* _What you will do_:
Look through the records below for the line with "-- cells by" and the line with "sky130_fd_sc_hd__buf_2,18", then return those lines and all lines between, exactly.

────────────────

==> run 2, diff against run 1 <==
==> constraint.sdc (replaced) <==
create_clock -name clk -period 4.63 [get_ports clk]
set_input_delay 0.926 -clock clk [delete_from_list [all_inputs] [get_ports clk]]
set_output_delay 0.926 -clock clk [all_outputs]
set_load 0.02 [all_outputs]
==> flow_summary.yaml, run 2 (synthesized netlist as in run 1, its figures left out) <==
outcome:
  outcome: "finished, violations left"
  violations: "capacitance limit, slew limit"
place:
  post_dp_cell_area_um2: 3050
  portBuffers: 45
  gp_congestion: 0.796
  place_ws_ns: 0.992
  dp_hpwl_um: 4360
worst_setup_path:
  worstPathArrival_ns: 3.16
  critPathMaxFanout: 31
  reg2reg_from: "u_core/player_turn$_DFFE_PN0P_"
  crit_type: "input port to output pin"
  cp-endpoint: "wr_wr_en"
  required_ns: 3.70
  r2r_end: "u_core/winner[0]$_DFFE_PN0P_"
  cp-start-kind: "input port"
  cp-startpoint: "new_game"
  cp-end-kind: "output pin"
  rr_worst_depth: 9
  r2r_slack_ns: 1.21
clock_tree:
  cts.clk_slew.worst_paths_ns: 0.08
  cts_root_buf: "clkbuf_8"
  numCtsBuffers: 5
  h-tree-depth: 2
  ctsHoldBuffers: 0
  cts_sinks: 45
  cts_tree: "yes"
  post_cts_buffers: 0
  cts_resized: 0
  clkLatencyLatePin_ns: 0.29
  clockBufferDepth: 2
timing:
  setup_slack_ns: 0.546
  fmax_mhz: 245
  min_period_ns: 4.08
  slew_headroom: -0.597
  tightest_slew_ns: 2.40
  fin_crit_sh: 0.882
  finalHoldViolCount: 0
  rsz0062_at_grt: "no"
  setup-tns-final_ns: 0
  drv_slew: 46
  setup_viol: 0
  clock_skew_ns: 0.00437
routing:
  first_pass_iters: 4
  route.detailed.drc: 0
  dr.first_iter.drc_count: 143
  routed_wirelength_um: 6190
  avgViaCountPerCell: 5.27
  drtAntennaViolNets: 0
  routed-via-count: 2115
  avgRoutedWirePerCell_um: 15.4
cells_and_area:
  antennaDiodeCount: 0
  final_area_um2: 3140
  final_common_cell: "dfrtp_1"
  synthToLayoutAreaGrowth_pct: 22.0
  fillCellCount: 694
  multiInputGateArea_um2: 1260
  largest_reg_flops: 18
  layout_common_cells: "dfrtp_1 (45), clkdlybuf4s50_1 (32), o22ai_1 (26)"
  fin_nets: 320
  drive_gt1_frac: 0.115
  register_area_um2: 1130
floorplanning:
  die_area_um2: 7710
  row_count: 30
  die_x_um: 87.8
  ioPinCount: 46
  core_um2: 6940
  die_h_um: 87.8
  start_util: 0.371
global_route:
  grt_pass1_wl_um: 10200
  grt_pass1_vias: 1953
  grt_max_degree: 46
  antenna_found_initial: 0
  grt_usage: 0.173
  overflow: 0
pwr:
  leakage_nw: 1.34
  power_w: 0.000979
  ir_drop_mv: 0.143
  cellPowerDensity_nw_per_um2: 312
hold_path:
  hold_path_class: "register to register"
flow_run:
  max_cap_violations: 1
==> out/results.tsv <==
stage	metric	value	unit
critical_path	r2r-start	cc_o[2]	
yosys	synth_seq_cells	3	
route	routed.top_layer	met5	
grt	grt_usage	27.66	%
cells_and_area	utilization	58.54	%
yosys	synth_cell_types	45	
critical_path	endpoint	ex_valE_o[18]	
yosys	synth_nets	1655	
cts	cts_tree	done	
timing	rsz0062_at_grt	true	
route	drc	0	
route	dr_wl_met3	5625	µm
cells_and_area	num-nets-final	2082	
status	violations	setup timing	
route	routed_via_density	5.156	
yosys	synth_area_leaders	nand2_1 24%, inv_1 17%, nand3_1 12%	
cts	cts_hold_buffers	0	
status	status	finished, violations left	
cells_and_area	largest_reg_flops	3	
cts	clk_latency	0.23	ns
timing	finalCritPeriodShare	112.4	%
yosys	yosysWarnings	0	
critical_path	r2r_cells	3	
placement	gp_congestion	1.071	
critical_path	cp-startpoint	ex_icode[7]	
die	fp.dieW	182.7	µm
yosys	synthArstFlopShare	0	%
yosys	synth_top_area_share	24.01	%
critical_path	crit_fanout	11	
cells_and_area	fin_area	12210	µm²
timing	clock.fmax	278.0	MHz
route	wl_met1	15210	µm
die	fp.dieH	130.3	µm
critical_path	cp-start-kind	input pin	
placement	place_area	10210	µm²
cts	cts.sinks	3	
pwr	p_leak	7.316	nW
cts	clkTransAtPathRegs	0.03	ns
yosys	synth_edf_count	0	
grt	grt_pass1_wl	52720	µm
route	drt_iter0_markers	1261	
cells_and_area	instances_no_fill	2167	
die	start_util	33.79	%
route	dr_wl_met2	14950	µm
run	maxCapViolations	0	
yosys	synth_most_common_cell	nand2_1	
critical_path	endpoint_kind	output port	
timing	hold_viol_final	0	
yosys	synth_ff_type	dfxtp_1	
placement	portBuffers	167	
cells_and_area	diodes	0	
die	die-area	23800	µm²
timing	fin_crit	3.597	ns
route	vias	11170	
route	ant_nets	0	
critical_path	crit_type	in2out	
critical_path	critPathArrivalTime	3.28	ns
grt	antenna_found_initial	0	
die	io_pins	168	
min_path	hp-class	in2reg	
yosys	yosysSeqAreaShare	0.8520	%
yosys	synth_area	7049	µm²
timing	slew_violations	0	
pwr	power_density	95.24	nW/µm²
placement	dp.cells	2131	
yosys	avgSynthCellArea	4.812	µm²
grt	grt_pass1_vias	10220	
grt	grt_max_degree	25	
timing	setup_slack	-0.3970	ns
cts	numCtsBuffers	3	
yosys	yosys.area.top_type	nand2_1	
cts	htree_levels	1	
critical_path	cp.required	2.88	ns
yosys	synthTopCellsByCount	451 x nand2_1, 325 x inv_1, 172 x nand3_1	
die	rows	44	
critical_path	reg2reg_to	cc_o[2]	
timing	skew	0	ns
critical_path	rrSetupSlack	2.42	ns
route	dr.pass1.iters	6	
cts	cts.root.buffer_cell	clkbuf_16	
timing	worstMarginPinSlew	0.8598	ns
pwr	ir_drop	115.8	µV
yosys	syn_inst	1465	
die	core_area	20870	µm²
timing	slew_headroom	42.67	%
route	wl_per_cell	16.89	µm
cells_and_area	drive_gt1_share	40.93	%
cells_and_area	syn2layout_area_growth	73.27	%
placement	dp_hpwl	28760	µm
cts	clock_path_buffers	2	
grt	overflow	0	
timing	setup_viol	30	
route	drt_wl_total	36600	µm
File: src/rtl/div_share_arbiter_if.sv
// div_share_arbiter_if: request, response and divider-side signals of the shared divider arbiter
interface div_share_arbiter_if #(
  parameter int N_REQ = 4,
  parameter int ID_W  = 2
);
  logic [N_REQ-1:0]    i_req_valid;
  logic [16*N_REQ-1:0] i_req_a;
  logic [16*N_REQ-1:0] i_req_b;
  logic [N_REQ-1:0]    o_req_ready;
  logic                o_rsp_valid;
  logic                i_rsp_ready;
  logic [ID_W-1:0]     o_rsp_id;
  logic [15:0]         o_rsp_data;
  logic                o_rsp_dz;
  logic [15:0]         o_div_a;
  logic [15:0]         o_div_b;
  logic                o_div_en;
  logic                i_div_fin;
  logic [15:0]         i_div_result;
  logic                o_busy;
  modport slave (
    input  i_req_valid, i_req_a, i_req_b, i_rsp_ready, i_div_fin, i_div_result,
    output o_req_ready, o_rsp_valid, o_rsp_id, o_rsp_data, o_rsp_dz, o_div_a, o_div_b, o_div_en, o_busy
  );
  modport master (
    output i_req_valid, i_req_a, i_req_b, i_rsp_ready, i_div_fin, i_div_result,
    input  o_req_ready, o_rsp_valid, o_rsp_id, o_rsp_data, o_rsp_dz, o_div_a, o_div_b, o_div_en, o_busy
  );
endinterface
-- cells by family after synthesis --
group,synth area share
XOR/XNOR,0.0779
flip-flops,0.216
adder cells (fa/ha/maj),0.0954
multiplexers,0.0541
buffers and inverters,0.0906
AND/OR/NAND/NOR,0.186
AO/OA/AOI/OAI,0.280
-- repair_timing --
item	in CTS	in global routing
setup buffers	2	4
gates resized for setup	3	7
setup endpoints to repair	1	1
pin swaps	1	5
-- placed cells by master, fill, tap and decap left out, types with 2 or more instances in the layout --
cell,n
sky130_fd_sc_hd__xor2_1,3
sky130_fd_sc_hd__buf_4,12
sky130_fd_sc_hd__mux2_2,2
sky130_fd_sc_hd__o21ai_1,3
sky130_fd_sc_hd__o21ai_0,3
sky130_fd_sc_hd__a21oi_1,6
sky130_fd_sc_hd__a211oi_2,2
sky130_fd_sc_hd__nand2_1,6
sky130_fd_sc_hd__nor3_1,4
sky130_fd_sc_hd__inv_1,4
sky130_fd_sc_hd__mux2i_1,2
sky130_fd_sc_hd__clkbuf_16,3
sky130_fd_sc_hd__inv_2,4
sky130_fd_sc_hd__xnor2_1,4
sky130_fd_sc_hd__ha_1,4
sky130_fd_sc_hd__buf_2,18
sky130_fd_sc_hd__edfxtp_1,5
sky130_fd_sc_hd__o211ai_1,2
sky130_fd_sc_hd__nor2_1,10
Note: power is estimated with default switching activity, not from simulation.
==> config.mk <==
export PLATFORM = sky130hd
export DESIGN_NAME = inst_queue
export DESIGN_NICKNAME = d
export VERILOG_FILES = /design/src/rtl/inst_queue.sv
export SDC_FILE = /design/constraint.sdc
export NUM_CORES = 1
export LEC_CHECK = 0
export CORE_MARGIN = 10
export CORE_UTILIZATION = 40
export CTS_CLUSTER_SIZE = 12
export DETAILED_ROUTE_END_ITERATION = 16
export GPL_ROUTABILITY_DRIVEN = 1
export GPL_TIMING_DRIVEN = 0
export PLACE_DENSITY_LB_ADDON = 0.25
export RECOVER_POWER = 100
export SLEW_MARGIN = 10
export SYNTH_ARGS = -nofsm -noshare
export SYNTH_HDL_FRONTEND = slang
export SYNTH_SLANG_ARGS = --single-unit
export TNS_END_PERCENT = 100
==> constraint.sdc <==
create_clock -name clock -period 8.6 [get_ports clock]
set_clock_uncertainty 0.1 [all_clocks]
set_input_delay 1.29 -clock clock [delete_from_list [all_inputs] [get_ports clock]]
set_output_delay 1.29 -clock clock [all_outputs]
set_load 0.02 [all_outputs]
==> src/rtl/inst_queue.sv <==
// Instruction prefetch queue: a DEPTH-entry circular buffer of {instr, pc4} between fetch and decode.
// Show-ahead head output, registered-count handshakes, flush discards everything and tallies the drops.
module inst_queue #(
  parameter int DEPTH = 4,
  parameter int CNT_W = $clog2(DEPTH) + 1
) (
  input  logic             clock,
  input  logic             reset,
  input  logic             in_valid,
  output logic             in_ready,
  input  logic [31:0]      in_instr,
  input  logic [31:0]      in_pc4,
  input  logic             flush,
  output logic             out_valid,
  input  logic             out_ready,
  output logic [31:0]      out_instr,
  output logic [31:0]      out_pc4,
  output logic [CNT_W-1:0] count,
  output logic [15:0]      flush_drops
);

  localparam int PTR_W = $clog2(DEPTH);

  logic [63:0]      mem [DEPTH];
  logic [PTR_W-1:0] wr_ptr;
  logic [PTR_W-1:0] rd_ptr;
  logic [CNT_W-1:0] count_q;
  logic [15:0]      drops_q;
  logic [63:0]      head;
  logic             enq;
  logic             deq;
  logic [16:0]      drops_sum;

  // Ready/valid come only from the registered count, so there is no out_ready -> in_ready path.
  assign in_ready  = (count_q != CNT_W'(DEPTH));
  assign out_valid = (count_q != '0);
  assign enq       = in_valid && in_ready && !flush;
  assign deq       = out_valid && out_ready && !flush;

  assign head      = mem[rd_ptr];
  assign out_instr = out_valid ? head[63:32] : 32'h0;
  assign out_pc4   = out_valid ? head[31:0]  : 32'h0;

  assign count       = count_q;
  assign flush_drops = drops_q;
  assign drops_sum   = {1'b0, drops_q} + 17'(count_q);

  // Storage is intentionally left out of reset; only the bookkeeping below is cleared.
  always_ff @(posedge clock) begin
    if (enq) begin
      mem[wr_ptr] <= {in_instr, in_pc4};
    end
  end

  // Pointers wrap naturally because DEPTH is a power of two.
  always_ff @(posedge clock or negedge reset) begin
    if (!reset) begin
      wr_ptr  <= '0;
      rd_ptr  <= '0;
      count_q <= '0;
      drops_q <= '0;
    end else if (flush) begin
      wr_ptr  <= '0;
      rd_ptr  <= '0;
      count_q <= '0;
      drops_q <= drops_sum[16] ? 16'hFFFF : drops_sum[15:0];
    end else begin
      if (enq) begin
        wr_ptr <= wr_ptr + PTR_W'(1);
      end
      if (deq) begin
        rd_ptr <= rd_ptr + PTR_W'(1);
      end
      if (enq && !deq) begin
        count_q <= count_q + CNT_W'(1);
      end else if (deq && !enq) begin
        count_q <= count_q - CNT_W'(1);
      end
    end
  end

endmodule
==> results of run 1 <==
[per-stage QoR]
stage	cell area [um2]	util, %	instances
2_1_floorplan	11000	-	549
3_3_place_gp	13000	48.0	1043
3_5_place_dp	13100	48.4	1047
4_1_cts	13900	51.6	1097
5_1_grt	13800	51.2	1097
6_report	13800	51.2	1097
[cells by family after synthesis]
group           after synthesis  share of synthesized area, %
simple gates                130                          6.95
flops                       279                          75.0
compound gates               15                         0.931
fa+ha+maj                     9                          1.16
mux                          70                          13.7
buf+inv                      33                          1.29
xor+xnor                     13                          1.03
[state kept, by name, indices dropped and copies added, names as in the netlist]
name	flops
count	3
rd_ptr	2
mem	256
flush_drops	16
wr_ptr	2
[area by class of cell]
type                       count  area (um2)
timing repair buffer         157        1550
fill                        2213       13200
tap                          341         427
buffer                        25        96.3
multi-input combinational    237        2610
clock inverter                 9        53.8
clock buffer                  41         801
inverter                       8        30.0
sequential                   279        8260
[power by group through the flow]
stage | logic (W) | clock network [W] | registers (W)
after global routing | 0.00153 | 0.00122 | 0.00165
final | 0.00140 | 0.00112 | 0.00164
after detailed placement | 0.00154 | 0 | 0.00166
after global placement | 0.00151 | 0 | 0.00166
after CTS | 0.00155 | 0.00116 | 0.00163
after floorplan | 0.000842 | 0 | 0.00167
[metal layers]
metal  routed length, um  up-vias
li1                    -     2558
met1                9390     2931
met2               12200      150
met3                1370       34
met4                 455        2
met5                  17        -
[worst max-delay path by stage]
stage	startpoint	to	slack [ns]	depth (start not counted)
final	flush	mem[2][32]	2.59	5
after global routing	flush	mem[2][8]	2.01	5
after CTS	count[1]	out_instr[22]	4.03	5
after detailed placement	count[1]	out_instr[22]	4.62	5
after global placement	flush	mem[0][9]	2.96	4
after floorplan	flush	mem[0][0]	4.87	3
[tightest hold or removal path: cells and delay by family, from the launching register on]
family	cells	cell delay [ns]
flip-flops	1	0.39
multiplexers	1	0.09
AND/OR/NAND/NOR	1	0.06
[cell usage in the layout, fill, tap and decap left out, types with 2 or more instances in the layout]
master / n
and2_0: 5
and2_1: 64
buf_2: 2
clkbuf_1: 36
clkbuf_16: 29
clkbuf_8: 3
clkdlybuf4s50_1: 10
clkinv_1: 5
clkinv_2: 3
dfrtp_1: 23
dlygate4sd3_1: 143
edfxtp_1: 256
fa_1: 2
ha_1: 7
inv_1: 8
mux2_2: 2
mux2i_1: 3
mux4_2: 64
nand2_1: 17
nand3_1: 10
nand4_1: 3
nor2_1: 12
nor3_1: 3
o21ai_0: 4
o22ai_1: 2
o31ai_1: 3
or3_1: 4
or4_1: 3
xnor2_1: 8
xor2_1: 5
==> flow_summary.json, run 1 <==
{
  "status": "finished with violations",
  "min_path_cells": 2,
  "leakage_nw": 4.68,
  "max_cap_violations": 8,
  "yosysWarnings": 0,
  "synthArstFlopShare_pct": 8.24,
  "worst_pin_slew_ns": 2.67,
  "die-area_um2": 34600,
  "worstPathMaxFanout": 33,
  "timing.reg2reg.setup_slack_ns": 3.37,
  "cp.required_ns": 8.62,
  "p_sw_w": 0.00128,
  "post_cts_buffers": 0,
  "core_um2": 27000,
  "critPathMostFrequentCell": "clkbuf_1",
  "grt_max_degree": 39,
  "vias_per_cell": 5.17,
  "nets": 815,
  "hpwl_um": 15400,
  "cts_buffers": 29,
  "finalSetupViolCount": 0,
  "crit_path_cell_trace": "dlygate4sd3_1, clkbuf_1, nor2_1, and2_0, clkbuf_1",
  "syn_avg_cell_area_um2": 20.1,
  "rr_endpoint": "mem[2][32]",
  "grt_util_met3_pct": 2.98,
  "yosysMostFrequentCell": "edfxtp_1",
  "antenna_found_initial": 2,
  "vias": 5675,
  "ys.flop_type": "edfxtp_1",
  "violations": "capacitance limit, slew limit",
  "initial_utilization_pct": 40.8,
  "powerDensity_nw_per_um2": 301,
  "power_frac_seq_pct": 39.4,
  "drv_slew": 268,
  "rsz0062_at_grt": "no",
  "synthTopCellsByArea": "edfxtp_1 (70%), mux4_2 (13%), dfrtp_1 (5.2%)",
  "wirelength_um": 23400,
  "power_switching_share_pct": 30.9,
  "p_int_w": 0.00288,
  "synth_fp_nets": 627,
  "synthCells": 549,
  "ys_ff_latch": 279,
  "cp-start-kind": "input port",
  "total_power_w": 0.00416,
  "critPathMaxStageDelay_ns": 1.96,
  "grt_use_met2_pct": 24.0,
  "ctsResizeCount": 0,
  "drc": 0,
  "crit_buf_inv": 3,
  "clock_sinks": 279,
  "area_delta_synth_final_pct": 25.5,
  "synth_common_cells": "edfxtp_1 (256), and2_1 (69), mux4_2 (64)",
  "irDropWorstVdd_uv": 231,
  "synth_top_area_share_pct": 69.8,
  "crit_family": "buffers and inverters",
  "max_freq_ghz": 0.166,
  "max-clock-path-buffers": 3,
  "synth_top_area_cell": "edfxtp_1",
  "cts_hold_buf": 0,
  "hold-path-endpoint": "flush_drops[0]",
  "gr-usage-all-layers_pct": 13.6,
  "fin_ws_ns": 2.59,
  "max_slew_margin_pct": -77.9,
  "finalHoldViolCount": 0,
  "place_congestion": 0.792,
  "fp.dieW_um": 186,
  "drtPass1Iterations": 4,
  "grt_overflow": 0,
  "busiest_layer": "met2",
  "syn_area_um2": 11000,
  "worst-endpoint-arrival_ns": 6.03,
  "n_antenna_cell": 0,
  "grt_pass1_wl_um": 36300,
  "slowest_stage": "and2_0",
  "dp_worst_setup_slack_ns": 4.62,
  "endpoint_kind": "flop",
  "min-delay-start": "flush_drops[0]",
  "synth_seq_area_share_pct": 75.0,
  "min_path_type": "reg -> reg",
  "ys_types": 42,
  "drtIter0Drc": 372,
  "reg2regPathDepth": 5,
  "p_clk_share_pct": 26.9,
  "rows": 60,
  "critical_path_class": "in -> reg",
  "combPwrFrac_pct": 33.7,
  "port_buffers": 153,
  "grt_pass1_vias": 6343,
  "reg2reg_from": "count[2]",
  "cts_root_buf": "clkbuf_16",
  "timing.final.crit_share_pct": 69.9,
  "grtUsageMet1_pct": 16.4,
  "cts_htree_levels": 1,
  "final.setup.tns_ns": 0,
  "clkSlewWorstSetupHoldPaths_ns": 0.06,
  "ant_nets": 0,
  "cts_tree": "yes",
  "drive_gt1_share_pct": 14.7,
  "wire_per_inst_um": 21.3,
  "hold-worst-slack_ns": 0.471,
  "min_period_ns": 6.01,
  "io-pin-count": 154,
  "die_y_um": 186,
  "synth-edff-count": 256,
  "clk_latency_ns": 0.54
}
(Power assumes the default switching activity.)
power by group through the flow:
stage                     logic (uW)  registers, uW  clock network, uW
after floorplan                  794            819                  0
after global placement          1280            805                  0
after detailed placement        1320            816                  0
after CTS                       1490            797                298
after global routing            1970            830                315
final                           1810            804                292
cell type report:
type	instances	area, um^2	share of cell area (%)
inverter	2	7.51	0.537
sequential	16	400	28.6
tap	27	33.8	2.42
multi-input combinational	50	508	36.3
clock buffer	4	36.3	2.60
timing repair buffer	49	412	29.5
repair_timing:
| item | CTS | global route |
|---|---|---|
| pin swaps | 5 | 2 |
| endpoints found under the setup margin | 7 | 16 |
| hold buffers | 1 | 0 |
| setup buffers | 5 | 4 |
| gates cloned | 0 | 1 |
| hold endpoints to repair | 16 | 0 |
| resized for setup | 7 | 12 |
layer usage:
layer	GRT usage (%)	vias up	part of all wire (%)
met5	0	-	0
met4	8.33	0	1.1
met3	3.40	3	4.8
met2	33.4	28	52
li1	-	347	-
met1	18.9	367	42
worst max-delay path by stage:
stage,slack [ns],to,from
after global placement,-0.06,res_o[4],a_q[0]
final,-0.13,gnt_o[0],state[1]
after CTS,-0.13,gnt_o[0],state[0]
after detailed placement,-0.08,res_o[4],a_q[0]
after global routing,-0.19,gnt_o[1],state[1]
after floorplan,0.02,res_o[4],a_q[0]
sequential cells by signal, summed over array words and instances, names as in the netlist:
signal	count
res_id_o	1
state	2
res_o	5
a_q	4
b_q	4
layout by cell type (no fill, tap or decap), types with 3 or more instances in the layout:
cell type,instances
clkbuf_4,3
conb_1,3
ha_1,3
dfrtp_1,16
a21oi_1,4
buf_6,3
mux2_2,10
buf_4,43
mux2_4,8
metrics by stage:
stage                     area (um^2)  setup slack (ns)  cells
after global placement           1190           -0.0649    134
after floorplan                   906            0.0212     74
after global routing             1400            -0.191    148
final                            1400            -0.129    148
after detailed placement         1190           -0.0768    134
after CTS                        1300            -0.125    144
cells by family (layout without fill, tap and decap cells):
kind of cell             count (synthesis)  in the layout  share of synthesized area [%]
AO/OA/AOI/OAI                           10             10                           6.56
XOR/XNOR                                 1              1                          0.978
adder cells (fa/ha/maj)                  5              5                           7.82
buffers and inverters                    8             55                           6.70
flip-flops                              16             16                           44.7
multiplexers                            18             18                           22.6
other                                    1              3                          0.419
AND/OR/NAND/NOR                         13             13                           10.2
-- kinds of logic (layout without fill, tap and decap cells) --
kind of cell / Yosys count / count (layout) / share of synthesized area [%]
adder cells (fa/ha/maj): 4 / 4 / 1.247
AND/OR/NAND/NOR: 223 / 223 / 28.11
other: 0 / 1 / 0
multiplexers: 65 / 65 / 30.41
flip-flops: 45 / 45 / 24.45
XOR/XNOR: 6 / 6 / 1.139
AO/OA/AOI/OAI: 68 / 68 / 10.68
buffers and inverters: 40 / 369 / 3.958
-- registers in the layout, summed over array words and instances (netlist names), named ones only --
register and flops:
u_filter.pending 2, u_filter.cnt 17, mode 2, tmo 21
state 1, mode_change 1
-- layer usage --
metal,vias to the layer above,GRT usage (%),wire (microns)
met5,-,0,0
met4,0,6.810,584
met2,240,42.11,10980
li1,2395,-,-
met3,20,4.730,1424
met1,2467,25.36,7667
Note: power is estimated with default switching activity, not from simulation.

────────────────

* _Answer to the exercise_:
-- cells by family after synthesis --
group,synth area share
XOR/XNOR,0.0779
flip-flops,0.216
adder cells (fa/ha/maj),0.0954
multiplexers,0.0541
buffers and inverters,0.0906
AND/OR/NAND/NOR,0.186
AO/OA/AOI/OAI,0.280
-- repair_timing --
item	in CTS	in global routing
setup buffers	2	4
gates resized for setup	3	7
setup endpoints to repair	1	1
pin swaps	1	5
-- placed cells by master, fill, tap and decap left out, types with 2 or more instances in the layout --
cell,n
sky130_fd_sc_hd__xor2_1,3
sky130_fd_sc_hd__buf_4,12
sky130_fd_sc_hd__mux2_2,2
sky130_fd_sc_hd__o21ai_1,3
sky130_fd_sc_hd__o21ai_0,3
sky130_fd_sc_hd__a21oi_1,6
sky130_fd_sc_hd__a211oi_2,2
sky130_fd_sc_hd__nand2_1,6
sky130_fd_sc_hd__nor3_1,4
sky130_fd_sc_hd__inv_1,4
sky130_fd_sc_hd__mux2i_1,2
sky130_fd_sc_hd__clkbuf_16,3
sky130_fd_sc_hd__inv_2,4
sky130_fd_sc_hd__xnor2_1,4
sky130_fd_sc_hd__ha_1,4
sky130_fd_sc_hd__buf_2,18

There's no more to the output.